• _WHAT YOU ARE ASKED TO DO_: When a line of the records below contains the string "single", copy that whole line.
[Opening TASK INPUT section]
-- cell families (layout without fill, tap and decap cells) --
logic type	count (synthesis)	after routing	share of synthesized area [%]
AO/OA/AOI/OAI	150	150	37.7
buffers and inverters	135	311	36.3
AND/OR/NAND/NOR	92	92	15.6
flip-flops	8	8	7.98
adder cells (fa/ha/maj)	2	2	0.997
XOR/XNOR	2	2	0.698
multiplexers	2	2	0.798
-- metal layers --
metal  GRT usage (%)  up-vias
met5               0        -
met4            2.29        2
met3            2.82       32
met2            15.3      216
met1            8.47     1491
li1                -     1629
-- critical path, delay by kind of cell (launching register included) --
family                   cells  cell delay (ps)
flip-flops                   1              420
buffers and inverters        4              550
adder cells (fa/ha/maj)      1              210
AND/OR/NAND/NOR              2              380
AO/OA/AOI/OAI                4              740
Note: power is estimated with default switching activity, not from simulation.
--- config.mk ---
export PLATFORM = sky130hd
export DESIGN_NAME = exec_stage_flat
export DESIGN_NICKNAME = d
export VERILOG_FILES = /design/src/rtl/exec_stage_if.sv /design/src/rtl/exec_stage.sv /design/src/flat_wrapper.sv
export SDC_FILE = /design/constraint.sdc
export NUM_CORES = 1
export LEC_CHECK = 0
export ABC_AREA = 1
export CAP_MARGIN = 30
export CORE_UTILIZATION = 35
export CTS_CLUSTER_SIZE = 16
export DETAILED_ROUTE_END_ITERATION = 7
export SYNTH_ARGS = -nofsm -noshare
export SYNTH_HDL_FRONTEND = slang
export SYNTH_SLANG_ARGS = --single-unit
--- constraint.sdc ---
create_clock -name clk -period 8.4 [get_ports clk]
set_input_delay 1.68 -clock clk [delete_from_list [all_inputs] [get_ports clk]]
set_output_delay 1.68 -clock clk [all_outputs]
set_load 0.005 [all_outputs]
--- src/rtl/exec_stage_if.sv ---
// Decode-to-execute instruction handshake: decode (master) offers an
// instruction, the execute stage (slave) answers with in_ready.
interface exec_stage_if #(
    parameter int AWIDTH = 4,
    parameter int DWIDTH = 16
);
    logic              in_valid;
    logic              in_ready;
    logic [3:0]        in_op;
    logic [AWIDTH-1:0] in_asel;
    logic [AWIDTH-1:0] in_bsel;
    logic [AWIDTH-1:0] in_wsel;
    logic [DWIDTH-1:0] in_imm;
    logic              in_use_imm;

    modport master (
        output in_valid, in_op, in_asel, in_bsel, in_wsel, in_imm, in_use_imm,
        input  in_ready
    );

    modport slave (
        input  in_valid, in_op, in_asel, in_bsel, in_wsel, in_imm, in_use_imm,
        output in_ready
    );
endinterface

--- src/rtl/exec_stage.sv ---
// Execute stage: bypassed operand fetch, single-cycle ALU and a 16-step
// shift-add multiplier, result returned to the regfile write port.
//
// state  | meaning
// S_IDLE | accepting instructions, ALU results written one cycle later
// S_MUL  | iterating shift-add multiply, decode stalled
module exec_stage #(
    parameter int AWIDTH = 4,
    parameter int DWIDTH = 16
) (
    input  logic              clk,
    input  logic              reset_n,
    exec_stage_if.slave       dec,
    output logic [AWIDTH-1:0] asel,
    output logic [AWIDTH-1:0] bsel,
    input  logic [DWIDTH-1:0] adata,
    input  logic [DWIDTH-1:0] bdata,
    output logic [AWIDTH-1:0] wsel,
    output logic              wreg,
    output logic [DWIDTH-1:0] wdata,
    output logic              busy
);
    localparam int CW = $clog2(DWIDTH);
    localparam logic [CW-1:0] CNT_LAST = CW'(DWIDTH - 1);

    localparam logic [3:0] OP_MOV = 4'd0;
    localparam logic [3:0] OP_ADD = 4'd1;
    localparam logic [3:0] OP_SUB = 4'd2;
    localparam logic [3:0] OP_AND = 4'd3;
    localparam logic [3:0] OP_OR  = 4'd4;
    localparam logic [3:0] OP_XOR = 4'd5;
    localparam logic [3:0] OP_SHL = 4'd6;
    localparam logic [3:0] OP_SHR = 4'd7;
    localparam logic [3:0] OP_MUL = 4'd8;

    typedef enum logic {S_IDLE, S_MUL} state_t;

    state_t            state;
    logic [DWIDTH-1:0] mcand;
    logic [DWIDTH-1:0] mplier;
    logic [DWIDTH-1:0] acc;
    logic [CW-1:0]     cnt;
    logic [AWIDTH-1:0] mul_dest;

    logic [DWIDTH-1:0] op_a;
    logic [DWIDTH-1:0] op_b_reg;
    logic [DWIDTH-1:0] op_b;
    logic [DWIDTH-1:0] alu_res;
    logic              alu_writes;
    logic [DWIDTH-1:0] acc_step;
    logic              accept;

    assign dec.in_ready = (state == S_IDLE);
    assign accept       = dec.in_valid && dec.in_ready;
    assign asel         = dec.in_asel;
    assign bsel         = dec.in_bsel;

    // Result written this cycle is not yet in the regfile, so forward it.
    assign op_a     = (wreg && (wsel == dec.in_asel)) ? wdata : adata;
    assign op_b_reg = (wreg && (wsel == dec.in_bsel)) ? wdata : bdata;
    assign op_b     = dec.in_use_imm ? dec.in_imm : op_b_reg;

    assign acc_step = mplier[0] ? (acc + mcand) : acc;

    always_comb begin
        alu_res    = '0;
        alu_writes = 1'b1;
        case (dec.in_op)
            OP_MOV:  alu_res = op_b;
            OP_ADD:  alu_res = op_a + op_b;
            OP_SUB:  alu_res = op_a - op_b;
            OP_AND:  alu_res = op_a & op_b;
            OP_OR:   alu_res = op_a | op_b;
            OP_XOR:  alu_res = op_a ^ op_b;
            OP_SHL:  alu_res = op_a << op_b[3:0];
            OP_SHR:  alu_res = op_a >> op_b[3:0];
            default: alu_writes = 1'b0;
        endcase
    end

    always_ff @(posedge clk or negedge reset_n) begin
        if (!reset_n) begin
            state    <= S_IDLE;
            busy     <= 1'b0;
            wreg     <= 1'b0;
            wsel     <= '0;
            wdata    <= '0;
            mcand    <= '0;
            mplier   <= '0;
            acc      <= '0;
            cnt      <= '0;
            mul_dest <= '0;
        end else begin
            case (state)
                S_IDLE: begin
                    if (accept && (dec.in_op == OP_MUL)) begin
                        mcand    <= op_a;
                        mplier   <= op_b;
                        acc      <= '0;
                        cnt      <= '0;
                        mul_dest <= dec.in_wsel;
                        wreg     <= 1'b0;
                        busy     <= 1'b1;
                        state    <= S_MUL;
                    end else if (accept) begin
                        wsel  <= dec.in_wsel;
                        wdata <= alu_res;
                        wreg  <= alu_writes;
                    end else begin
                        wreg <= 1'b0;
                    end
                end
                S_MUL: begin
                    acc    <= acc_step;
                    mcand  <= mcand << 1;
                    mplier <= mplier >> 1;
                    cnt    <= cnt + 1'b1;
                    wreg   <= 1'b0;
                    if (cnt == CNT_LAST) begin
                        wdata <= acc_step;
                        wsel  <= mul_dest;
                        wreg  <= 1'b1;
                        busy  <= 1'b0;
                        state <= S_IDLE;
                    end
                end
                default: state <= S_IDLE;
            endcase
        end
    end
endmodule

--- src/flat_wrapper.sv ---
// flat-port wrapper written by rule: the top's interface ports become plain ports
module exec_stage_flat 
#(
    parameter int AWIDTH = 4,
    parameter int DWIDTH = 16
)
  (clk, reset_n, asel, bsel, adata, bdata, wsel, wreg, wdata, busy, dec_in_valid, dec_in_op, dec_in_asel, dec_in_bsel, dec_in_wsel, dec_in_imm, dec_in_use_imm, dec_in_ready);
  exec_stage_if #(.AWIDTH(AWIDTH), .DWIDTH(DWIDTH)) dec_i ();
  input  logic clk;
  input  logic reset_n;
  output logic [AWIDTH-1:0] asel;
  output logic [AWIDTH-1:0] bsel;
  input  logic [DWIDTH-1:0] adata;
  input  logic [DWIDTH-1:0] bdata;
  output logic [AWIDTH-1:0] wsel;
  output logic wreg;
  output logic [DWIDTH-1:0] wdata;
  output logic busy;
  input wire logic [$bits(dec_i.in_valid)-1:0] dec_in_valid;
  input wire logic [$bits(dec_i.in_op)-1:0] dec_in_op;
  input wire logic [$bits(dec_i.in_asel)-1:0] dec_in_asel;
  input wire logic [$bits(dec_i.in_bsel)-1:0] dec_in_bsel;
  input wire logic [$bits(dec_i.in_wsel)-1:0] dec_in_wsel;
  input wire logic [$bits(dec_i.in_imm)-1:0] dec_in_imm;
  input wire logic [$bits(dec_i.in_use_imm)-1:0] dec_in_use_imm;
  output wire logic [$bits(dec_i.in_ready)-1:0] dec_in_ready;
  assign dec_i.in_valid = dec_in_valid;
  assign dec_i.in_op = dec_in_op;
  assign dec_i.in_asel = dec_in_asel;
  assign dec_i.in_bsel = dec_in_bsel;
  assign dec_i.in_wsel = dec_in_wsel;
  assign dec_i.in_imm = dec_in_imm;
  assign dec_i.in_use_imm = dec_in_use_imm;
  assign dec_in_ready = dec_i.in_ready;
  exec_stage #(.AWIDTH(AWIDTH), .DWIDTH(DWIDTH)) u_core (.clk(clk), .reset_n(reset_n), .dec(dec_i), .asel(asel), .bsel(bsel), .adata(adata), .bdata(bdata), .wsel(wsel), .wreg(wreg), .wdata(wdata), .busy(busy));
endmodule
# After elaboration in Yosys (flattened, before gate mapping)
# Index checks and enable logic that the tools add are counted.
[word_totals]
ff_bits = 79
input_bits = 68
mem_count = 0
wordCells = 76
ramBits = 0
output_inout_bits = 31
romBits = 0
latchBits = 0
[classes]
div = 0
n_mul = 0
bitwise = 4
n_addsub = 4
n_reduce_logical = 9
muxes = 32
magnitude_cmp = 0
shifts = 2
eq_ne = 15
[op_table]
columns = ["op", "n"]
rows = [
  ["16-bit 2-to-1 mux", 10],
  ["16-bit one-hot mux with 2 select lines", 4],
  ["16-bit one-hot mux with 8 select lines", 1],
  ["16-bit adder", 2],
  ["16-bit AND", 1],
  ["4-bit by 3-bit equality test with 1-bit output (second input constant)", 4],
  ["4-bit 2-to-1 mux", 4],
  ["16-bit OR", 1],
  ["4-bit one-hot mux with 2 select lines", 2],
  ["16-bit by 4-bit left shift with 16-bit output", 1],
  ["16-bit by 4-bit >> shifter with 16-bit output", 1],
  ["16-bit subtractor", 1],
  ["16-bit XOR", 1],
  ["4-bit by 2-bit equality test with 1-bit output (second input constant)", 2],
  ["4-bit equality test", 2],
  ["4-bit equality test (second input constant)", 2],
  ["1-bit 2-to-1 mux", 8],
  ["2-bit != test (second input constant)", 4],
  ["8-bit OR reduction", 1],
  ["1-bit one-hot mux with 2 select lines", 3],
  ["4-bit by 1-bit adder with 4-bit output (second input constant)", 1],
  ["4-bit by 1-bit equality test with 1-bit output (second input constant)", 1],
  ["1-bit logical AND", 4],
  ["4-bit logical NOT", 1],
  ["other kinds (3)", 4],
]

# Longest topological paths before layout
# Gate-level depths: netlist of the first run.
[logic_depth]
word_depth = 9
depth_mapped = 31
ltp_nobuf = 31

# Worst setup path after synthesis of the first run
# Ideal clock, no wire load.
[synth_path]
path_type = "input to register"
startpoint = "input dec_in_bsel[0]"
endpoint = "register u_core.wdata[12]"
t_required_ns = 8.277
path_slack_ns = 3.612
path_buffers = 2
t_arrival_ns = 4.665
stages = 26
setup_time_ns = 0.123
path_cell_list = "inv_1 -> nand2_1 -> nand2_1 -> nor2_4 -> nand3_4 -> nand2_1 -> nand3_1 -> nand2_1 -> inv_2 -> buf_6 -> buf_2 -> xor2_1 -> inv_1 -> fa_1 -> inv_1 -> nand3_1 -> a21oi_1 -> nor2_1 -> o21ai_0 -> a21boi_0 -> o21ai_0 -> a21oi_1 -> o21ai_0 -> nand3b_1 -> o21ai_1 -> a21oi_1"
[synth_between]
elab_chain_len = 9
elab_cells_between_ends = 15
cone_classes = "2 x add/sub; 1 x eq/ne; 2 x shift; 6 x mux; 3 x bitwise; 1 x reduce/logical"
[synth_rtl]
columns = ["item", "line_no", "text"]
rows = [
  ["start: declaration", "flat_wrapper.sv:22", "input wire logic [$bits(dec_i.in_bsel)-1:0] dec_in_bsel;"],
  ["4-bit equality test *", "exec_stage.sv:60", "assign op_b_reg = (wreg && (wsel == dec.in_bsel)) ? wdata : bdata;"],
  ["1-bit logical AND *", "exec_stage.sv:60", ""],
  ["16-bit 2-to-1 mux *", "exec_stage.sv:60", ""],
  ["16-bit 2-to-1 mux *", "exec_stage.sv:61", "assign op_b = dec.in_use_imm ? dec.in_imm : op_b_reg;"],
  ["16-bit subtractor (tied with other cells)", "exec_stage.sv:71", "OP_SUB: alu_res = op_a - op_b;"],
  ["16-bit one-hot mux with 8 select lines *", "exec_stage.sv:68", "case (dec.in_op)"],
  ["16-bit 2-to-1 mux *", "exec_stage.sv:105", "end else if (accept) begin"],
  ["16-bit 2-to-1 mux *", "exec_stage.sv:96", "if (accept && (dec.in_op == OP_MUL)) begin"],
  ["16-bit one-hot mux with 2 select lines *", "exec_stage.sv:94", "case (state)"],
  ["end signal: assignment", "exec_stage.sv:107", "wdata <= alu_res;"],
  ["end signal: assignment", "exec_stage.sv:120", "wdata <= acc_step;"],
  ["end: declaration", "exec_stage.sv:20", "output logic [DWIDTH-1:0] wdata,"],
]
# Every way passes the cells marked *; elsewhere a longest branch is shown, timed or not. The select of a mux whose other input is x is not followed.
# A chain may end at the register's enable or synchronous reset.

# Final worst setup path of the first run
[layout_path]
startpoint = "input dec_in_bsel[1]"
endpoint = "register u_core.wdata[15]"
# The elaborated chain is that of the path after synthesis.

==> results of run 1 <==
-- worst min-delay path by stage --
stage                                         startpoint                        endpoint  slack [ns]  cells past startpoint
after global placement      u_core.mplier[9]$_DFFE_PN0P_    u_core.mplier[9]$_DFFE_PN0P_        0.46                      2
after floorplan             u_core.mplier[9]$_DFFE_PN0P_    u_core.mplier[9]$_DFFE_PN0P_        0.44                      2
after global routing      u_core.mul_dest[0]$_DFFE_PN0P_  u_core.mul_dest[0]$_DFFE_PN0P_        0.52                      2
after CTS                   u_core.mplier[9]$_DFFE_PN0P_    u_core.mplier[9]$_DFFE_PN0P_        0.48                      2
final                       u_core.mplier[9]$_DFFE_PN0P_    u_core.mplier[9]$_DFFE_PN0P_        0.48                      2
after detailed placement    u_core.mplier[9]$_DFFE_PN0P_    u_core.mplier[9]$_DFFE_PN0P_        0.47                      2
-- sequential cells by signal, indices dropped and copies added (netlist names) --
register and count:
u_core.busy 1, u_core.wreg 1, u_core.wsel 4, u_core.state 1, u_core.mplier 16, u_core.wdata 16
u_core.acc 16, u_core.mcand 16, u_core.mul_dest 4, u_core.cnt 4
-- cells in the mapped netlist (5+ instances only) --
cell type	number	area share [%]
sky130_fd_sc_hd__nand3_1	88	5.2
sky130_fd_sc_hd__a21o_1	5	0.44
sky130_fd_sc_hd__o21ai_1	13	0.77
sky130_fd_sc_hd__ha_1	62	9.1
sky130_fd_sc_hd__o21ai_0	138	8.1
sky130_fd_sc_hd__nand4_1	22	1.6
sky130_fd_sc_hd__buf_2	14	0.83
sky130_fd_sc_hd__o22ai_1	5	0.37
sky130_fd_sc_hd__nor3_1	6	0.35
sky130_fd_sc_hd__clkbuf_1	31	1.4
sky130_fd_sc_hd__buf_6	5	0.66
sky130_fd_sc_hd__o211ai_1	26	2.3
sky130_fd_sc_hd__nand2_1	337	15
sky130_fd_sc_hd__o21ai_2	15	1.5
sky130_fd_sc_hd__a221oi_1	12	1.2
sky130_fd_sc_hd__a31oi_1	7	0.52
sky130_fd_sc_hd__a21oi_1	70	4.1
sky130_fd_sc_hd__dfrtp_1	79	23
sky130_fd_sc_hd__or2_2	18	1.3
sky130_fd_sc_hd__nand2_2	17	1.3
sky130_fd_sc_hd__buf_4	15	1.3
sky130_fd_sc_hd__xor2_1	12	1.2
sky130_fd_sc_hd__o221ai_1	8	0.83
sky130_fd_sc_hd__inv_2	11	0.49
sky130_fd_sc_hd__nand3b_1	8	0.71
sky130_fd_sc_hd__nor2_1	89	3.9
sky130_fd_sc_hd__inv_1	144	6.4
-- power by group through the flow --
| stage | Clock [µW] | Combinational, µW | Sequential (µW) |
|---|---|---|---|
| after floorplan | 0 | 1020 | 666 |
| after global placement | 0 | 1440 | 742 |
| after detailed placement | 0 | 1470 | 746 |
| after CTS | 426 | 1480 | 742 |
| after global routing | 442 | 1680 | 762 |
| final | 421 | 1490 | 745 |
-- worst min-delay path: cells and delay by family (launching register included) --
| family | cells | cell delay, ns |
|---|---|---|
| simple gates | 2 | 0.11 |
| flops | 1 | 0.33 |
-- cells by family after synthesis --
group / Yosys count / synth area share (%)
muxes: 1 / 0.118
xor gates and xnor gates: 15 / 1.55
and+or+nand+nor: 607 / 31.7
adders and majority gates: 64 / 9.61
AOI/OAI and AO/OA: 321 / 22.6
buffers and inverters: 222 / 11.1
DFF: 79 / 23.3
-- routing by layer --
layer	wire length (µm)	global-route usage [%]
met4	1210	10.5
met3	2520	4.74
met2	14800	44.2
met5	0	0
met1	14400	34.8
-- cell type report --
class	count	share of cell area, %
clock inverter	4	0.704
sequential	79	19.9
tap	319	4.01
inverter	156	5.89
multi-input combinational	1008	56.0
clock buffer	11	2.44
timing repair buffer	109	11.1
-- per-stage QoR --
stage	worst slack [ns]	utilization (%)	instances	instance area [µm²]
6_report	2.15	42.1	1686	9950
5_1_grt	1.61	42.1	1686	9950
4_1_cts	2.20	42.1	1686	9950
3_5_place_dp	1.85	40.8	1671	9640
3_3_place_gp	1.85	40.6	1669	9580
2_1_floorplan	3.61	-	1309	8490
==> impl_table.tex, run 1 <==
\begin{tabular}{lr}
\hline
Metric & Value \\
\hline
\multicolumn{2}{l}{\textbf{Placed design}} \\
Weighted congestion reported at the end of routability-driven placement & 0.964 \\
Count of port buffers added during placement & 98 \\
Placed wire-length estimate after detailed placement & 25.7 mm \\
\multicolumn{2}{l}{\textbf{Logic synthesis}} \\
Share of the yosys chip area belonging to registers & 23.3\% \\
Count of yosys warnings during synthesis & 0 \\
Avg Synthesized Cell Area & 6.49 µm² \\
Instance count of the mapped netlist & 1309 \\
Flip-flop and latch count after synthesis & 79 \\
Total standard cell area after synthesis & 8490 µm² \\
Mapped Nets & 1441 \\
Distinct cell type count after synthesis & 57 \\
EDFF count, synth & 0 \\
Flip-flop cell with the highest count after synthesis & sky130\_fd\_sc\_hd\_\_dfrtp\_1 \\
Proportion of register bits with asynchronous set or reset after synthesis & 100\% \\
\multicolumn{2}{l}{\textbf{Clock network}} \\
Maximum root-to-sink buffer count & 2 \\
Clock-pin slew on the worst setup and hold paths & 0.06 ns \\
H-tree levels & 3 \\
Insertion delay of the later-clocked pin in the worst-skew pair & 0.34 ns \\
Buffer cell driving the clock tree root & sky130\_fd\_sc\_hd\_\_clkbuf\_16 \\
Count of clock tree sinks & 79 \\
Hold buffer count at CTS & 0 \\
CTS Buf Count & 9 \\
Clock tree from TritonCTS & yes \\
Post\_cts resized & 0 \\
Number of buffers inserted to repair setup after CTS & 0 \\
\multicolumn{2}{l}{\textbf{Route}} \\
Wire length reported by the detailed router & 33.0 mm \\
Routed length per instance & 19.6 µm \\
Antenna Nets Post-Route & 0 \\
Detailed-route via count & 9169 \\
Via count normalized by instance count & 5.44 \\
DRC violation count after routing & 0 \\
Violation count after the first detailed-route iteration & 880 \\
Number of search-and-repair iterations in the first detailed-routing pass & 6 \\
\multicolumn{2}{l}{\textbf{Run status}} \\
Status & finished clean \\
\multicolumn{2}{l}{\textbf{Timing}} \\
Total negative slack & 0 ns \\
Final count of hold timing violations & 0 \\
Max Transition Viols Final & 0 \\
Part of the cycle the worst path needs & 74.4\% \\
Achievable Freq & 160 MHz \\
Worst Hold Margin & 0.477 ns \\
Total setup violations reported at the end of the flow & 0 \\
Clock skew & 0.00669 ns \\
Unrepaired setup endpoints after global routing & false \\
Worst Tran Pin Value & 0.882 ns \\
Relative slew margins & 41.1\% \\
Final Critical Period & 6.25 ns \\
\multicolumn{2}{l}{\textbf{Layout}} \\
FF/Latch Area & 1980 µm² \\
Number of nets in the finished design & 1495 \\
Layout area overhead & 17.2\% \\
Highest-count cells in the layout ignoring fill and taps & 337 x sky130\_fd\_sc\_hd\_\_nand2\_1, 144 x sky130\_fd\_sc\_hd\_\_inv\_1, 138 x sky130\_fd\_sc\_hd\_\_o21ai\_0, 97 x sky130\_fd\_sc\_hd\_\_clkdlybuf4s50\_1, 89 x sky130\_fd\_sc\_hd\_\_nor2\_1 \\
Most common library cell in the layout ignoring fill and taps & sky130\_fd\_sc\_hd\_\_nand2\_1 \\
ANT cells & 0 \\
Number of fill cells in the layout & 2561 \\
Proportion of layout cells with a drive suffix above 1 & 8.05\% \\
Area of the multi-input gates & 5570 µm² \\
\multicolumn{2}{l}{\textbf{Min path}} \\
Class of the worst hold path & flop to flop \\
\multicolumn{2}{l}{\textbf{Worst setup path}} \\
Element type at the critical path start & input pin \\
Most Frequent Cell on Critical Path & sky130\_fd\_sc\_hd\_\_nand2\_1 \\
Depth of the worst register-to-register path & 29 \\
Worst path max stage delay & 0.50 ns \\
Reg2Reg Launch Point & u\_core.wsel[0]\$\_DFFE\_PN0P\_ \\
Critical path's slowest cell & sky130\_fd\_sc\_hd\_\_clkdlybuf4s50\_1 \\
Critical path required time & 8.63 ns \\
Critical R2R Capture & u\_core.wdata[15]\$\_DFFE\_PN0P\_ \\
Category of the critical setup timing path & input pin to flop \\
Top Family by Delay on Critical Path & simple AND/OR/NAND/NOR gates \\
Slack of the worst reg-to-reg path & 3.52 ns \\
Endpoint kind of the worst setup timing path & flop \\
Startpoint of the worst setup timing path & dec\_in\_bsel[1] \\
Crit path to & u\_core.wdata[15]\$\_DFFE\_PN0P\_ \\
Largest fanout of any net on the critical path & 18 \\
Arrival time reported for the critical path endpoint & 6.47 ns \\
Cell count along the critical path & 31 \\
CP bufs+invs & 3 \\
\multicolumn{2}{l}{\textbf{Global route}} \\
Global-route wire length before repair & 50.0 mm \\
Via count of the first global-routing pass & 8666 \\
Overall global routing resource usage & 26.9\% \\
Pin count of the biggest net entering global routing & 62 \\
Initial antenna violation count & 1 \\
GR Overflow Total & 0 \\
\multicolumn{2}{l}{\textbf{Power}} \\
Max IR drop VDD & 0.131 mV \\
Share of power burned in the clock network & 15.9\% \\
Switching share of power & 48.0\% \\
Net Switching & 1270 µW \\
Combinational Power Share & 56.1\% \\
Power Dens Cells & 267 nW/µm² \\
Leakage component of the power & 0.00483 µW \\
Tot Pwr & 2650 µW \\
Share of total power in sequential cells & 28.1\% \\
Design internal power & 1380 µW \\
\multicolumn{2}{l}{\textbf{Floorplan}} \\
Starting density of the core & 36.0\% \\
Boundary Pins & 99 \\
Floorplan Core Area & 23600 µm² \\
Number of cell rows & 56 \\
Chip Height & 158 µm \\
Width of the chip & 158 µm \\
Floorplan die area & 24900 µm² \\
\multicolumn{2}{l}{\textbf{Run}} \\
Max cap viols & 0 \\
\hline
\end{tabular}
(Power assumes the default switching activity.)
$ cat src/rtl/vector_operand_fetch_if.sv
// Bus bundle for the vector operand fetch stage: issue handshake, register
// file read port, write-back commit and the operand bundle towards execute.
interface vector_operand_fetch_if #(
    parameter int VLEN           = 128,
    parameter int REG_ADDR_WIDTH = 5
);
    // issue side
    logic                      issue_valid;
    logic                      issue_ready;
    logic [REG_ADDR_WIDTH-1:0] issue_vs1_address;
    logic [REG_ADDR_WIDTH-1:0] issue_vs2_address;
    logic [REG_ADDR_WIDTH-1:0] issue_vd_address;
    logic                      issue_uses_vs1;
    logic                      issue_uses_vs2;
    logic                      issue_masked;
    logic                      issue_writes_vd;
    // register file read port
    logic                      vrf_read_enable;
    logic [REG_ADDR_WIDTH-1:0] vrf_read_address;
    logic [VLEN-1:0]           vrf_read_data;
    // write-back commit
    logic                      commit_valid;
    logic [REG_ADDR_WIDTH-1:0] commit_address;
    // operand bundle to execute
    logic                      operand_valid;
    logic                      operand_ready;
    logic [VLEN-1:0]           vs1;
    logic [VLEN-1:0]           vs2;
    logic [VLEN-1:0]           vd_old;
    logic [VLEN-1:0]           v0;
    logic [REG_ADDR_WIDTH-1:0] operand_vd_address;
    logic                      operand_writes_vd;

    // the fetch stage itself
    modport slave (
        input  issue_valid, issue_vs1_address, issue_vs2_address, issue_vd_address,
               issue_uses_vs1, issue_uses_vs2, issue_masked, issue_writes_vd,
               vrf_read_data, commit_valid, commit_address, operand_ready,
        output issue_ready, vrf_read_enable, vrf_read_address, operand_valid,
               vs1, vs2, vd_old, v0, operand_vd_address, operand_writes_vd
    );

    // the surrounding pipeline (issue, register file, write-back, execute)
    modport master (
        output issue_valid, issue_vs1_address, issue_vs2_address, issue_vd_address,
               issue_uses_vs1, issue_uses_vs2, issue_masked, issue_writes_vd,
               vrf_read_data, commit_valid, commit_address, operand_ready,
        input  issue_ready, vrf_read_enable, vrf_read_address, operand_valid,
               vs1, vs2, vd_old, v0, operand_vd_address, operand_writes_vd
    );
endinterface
[Closing TASK INPUT section]
• _TASK OUTPUT_:
export SYNTH_SLANG_ARGS = --single-unit
// Execute stage: bypassed operand fetch, single-cycle ALU and a 16-step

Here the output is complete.